Bing told union leaders this week that the department's divisions are broken and costing the city potentially millions of dollars. Their response: groans and shouts of profanity.
"It was shocking to us," said Leamon Wilson, president of chairman of the presidents of the American Federation of State, County and Municipal Employees locals, which represent city employees. "He said, 'There are a bunch of problems with it and it's not working, so I'm privatizing it.' " [...]
In June Bing appeared on PBS's "Tavis Smiley" program, and said the services of the much-maligned Public Lighting Department should be performed by a private entity, not the government. A day later, he softened his stance.
I'm not sure what in that statement was so shocking or objectionable. Let's use payroll as an example. If it is indeed the case that (A) the current system is inefficient (manual processing of paperwork would be one red flag), and (B) it's leading to millions in wasted tax dollars, then most people would probably agree that an overhaul is in order.
Then if we can agree on the premise of an overhaul, what's the lowest risk option for the city? One could certainly argue that the city should implement a payroll makeover on its own, retrain existing staff and let them build a new payroll system. But to me, this seems like a high-risk option. Not only would you be asking an entrenched bureaucracy to do something it's poorly suited to do—start from scratch and re-engineer a business process—but you would also be putting a lot of faith in the same people presiding over the current system to correctly design, build and implement a brand new, efficient mousetrap.
The less risky option to me would be to contract out with any one of the numerous firms that routinely provide this very same service to corporations and governments. Payroll systems are not rocket science, they are not an inherently governmental function, and there already exist a number of good mousetraps out there. Why wouldn't you just contract it out, procuring the services of experts in the field who make it the very core of their business to specialize in the delivery of payroll services.
Bing is on target here. The question should not be about whether to privatize or not—the question should be, "what are we trying to achieve and what will be the most effective and efficient way to achieve it in order to maximize value for taxpayer money spent?" The simple fact is that there are many commercial services that governments perform (such as payroll, accounting, HR, etc.) when they don't need to. Every dollar spent to hire public employees to perform them increases the size and cost of government, most visibly in generous salaries and benefit packages and less visibly in long-term pension and health care obligations.

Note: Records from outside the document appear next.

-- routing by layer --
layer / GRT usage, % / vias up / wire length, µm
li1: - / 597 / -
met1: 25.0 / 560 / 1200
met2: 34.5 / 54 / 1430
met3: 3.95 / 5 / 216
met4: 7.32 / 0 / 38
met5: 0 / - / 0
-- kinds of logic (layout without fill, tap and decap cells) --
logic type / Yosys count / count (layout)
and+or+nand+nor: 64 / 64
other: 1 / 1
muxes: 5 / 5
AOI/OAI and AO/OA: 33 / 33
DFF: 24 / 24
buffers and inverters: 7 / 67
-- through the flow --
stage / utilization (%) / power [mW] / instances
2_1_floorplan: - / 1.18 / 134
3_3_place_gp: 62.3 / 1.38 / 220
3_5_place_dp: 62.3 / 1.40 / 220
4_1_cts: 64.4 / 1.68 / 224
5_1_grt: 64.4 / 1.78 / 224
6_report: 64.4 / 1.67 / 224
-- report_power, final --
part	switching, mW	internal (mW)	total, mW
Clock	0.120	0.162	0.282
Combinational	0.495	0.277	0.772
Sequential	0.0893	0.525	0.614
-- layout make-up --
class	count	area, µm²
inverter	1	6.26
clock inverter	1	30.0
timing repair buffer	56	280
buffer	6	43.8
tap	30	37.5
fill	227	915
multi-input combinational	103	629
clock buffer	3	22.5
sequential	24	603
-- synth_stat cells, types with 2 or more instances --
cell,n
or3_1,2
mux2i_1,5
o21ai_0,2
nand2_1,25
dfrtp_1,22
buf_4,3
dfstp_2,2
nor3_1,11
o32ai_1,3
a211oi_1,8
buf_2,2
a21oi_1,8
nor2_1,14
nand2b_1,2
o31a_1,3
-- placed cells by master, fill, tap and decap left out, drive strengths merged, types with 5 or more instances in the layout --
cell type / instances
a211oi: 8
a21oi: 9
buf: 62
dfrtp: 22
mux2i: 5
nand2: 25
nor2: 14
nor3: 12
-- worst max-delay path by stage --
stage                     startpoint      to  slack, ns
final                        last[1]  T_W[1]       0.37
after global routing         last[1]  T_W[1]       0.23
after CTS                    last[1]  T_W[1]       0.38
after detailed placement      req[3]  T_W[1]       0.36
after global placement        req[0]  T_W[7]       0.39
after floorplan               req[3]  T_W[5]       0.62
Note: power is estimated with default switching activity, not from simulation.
`src/rtl/fpga_result_fifo.sv`:
```
// rtl/fpga_result_fifo.sv - result FIFO packed into a 32-bit status/data word for HPS polling
// Optional READ_EDGE_EN: pop only on the rising edge of read instead of every read-high cycle.
module fpga_result_fifo #(
   parameter int DATA_W  = 24,
   parameter int DEPTH   = 16,
   parameter int LEVEL_W = 6
) (
   input  logic              clock,
   input  logic              reset,
   input  logic [DATA_W-1:0] in_data,
   input  logic              in_valid,
   output logic              in_ready,
   input  logic              read,
   input  logic              clr_ovf,
   output logic [31:0]       Q_export
);

   localparam int PTR_W = (DEPTH > 1) ? $clog2(DEPTH) : 1;

   logic [DATA_W-1:0]  mem_q [DEPTH];
   logic [PTR_W-1:0]   wr_ptr_q, wr_ptr_d;
   logic [PTR_W-1:0]   rd_ptr_q, rd_ptr_d;
   logic [LEVEL_W-1:0] level_q, level_d;
   logic               ovf_q, ovf_d;
   logic               read_ev;
   logic               push;
   logic               pop;
   logic               not_empty;
   logic [23:0]        head_data;

`ifdef READ_EDGE_EN
   logic read_dly_q, read_dly_d;

   assign read_dly_d = read;
   assign read_ev    = read && !read_dly_q;

   always_ff @(posedge clock) begin
      if (reset) begin
         read_dly_q <= 1'b0;
      end else begin
         read_dly_q <= read_dly_d;
      end
   end
`else
   assign read_ev = read;
`endif

   assign not_empty = (level_q != '0);
   assign in_ready  = (level_q != LEVEL_W'(DEPTH));
   assign push      = in_valid && in_ready;
   // A read on an empty FIFO is ignored, even if a word is pushed that same cycle.
   assign pop       = read_ev && not_empty;

   always_comb begin
      wr_ptr_d = wr_ptr_q;
      rd_ptr_d = rd_ptr_q;
      level_d  = level_q;
      ovf_d    = ovf_q;
      if (push) wr_ptr_d = wr_ptr_q + 1'b1;
      if (pop)  rd_ptr_d = rd_ptr_q + 1'b1;
      if (push && !pop) begin
         level_d = level_q + 1'b1;
      end else if (pop && !push) begin
         level_d = level_q - 1'b1;
      end
      // A new drop beats a same-cycle clear.
      if (in_valid && !in_ready) begin
         ovf_d = 1'b1;
      end else if (clr_ovf) begin
         ovf_d = 1'b0;
      end
   end

   always_ff @(posedge clock) begin
      if (reset) begin
         wr_ptr_q <= '0;
         rd_ptr_q <= '0;
         level_q  <= '0;
         ovf_q    <= 1'b0;
      end else begin
         wr_ptr_q <= wr_ptr_d;
         rd_ptr_q <= rd_ptr_d;
         level_q  <= level_d;
         ovf_q    <= ovf_d;
      end
   end

   always_ff @(posedge clock) begin
      if (push) mem_q[wr_ptr_q] <= in_data;
   end

   // Stale memory is masked so an empty FIFO always reads back as zero data.
   assign head_data = not_empty ? 24'(mem_q[rd_ptr_q]) : 24'd0;
   assign Q_export  = {not_empty, ovf_q, level_q, head_data};

endmodule
```
<file path="src/rtl/mlsu_addr_gen.sv">
// MLSU address generator: turns one pre-decoded row/column request into a
// stream of bus-aligned memory beats, each with byte enables and an element count.
module mlsu_addr_gen #(
  parameter int unsigned BUS_BYTES = 16,
  parameter int unsigned VL_W      = 16,
  parameter int unsigned ID_W      = 4
) (
  input  logic                           clk_i,
  input  logic                           rst_ni,
  input  logic                           preDec_req_valid_i,
  output logic                           preDec_req_ready_o,
  input  logic [ID_W-1:0]                req_id_i,
  input  logic [1:0]                     mode_i,
  input  logic [63:0]                    base_addr_i,
  input  logic [1:0]                     sew_i,
  input  logic [63:0]                    stride_i,
  input  logic [VL_W-1:0]                vl_i,
  input  logic                           is_load_i,
  output logic                           mem_req_valid_o,
  input  logic                           mem_req_ready_i,
  output logic [63:0]                    mem_addr_o,
  output logic [BUS_BYTES-1:0]           mem_byte_en_o,
  output logic [$clog2(BUS_BYTES):0]     mem_elem_cnt_o,
  output logic                           mem_last_o,
  output logic                           mem_is_load_o,
  output logic [ID_W-1:0]                mem_req_id_o,
  output logic                           busy_o
);

  localparam int unsigned OFF_W = $clog2(BUS_BYTES);
  localparam int unsigned CNT_W = OFF_W + 1;
  localparam int unsigned REM_W = VL_W + 4;

  typedef enum logic {S_IDLE, S_GEN} state_e;

  state_e            r_state;
  state_e            w_state_nxt;
  logic [63:0]       r_cur_addr;
  logic [63:0]       r_stride;
  logic [REM_W-1:0]  r_rem;
  logic [1:0]        r_sew;
  logic              r_contig;
  logic              r_is_load;
  logic [ID_W-1:0]   r_id;

  logic                 w_req_fire;
  logic                 w_beat_fire;
  logic                 w_gen;
  logic [OFF_W-1:0]     w_off;
  logic [REM_W-1:0]     w_room;
  logic [CNT_W-1:0]     w_n;
  logic [CNT_W-1:0]     w_end;
  logic [CNT_W-1:0]     w_elem_cnt;
  logic                 w_last;
  logic [BUS_BYTES-1:0] w_be;

  assign w_gen       = (r_state == S_GEN);
  assign w_req_fire  = preDec_req_valid_i && preDec_req_ready_o;
  assign w_beat_fire = w_gen && mem_req_ready_i;

  // Handshakes: a transfer happens on a rising edge where valid && ready; the
  // producer holds valid and all payload stable until the transfer completes.
  always_comb begin
    w_off  = r_cur_addr[OFF_W-1:0];
    w_room = REM_W'(BUS_BYTES) - REM_W'(w_off);
    if (r_contig) begin
      w_n        = (r_rem < w_room) ? CNT_W'(r_rem) : CNT_W'(w_room);
      w_elem_cnt = w_n >> r_sew;
      w_last     = (r_rem == REM_W'(w_n));
    end else begin
      w_n        = CNT_W'(1) << r_sew;
      w_elem_cnt = CNT_W'(1);
      w_last     = (r_rem == REM_W'(1));
    end
    w_end = CNT_W'(w_off) + w_n;
    w_be  = '0;
    for (int i = 0; i < int'(BUS_BYTES); i++) begin
      w_be[i] = (CNT_W'(i) >= CNT_W'(w_off)) && (CNT_W'(i) < w_end);
    end
  end

  always_comb begin
    w_state_nxt = r_state;
    case (r_state)
      S_IDLE: if (w_req_fire && (vl_i != '0)) w_state_nxt = S_GEN;
      S_GEN:  if (w_beat_fire && w_last)      w_state_nxt = S_IDLE;
      default: w_state_nxt = S_IDLE;
    endcase
  end

  always_ff @(posedge clk_i or negedge rst_ni) begin
    if (!rst_ni) r_state <= S_IDLE;
    else         r_state <= w_state_nxt;
  end

  // Contiguous requests count remaining bytes; strided requests count elements.
  always_ff @(posedge clk_i or negedge rst_ni) begin
    if (!rst_ni) begin
      r_cur_addr <= '0;
      r_stride   <= '0;
      r_rem      <= '0;
      r_sew      <= '0;
      r_contig   <= 1'b0;
      r_is_load  <= 1'b0;
      r_id       <= '0;
    end else if (w_req_fire) begin
      r_cur_addr <= base_addr_i;
      r_stride   <= stride_i;
      r_sew      <= sew_i;
      r_contig   <= mode_i[1];
      r_is_load  <= is_load_i;
      r_id       <= req_id_i;
      r_rem      <= mode_i[1] ? (REM_W'(vl_i) << sew_i) : REM_W'(vl_i);
    end else if (w_beat_fire) begin
      if (r_contig) begin
        r_cur_addr <= r_cur_addr + 64'(w_n);
        r_rem      <= r_rem - REM_W'(w_n);
      end else begin
        r_cur_addr <= r_cur_addr + r_stride;
        r_rem      <= r_rem - REM_W'(1);
      end
    end
  end

  assign preDec_req_ready_o = (r_state == S_IDLE);
  assign mem_req_valid_o    = w_gen;
  assign busy_o             = w_gen;
  assign mem_addr_o         = w_gen ? {r_cur_addr[63:OFF_W], {OFF_W{1'b0}}} : '0;
  assign mem_byte_en_o      = w_gen ? w_be : '0;
  assign mem_elem_cnt_o     = w_gen ? w_elem_cnt : '0;
  assign mem_last_o         = w_gen && w_last;
  assign mem_is_load_o      = r_is_load;
  assign mem_req_id_o       = r_id;

  a_mode_onehot: assert property (@(posedge clk_i) disable iff (!rst_ni)
    w_req_fire |-> $onehot(mode_i))
    else $fatal(1, "mode_i not one-hot on request");
  a_base_align: assert property (@(posedge clk_i) disable iff (!rst_ni)
    w_req_fire |-> ((base_addr_i & ((64'd1 << sew_i) - 64'd1)) == 64'd0))
    else $fatal(1, "base_addr_i not element aligned");
  a_stride_align: assert property (@(posedge clk_i) disable iff (!rst_ni)
    (w_req_fire && mode_i[0]) |-> ((stride_i & ((64'd1 << sew_i) - 64'd1)) == 64'd0))
    else $fatal(1, "stride_i not element aligned");
  a_sew_fits: assert property (@(posedge clk_i) disable iff (!rst_ni)
    w_req_fire |-> ((32'd1 << sew_i) <= BUS_BYTES))
    else $fatal(1, "element wider than bus");

endmodule

</file>
[src/rtl/sync_delay_line.sv]
// sync_delay_line: fixed-depth shift register with async active-low clear to INIT
module sync_delay_line #(
  parameter int WIDTH = 5,
  parameter int DEPTH = 4,
  parameter logic [WIDTH-1:0] INIT = '0
) (
  input  logic             clk,
  input  logic             reset,
  input  logic [WIDTH-1:0] d,
  output logic [WIDTH-1:0] q
);
  logic [WIDTH-1:0] sr [DEPTH];
  always_ff @(posedge clk or negedge reset)
    if (!reset) begin
      for (int i = 0; i < DEPTH; i++) sr[i] <= INIT;
    end else begin
      sr[0] <= d;
      for (int i = 1; i < DEPTH; i++) sr[i] <= sr[i-1];
    end
  assign q = sr[DEPTH-1];
endmodule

Cash-strapped cities like Detroit need to be open to exploring alternative service delivery methods if they're going to bring their budgets into line the next several years as the recessionary effects linger. There should be nothing "shocking" about suggesting that government get itself out of an enterprise that it doesn't need to be in in the first place and for which there are ample private providers seeking new business. Opportunities like these are really the low hanging fruit in government that are ripe for privatization.